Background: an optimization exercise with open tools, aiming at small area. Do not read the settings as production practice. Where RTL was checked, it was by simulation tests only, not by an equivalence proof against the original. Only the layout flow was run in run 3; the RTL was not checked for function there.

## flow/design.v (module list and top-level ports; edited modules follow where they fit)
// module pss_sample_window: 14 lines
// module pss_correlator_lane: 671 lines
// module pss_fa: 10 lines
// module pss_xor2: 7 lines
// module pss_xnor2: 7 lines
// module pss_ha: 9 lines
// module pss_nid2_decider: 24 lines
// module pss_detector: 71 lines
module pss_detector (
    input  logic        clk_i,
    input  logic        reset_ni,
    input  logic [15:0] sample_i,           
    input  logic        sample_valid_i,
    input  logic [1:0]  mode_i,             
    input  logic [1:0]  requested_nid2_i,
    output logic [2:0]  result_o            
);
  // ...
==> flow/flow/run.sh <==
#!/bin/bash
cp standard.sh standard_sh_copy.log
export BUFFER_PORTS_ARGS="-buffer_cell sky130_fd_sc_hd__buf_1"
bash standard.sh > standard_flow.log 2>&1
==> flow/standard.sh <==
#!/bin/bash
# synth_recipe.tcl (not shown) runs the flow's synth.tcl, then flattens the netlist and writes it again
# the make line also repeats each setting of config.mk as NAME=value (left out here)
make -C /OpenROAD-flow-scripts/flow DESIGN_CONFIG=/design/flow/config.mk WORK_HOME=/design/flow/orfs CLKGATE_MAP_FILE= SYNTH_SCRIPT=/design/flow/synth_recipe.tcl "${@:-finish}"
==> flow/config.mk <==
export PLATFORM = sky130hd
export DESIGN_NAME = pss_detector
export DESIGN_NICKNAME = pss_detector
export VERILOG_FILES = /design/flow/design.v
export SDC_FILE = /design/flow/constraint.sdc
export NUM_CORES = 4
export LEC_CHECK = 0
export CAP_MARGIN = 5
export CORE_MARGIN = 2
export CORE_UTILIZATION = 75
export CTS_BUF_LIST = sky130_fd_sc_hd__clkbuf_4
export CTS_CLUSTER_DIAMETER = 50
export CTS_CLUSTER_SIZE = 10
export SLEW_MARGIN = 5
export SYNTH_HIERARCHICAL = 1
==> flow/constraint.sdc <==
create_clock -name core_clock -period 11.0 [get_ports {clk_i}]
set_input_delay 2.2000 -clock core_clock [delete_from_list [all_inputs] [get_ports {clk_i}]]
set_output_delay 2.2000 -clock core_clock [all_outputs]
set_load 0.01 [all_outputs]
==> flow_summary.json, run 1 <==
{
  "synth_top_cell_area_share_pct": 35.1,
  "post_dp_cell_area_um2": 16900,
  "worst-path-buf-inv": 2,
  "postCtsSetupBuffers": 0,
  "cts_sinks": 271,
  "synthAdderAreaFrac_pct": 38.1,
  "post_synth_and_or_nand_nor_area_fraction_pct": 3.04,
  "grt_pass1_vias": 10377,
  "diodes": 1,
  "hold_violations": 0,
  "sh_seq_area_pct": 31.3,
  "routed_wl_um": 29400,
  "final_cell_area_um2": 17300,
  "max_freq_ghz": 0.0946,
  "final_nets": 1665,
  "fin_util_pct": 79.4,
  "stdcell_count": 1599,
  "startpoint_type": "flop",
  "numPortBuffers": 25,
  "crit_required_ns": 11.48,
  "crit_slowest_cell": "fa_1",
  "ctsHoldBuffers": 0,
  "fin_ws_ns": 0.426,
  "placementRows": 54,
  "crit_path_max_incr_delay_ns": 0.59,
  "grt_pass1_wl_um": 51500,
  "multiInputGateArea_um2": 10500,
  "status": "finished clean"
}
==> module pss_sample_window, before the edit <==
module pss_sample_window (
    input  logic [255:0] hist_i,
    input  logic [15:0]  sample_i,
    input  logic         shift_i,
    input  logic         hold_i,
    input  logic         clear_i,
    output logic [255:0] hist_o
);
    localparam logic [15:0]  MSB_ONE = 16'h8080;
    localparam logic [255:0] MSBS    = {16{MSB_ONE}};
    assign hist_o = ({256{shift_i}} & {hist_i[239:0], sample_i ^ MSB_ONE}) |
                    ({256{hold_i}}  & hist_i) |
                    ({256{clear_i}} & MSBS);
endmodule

----------

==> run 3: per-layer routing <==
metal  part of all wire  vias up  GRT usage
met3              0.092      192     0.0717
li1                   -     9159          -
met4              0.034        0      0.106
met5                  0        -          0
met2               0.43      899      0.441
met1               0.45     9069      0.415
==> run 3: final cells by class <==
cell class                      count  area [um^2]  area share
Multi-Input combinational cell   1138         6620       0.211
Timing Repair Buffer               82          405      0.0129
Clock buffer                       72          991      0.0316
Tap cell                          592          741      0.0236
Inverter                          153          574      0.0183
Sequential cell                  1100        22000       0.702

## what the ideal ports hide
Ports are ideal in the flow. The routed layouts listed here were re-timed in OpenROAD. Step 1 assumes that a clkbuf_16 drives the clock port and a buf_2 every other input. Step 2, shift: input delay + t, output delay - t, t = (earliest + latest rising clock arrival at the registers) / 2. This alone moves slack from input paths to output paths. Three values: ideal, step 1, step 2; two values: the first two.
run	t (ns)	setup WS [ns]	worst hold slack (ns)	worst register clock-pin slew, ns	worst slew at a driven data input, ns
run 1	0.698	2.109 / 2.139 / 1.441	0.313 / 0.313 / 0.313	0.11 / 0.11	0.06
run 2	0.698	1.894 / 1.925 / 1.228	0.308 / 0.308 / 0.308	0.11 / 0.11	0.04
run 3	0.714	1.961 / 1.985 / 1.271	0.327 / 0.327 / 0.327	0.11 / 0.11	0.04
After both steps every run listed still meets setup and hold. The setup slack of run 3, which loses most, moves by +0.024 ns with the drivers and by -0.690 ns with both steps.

----------

Copy back the listing above exactly, but only from the line with "part of all" through the line with "Ports are ideal", both ends included.

• **Completed task**:
metal  part of all wire  vias up  GRT usage
met3              0.092      192     0.0717
li1                   -     9159          -
met4              0.034        0      0.106
met5                  0        -          0
met2               0.43      899      0.441
met1               0.45     9069      0.415
==> run 3: final cells by class <==
cell class                      count  area [um^2]  area share
Multi-Input combinational cell   1138         6620       0.211
Timing Repair Buffer               82          405      0.0129
Clock buffer                       72          991      0.0316
Tap cell                          592          741      0.0236
Inverter                          153          574      0.0183
Sequential cell                  1100        22000       0.702

## what the ideal ports hide
Ports are ideal in the flow. The routed layouts listed here were re-timed in OpenROAD. Step 1 assumes that a clkbuf_16 drives the clock port and a buf_2 every other input. Step 2, shift: input delay + t, output delay - t, t = (earliest + latest rising clock arrival at the registers) / 2. This alone moves slack from input paths to output paths. Three values: ideal, step 1, step 2; two values: the first two.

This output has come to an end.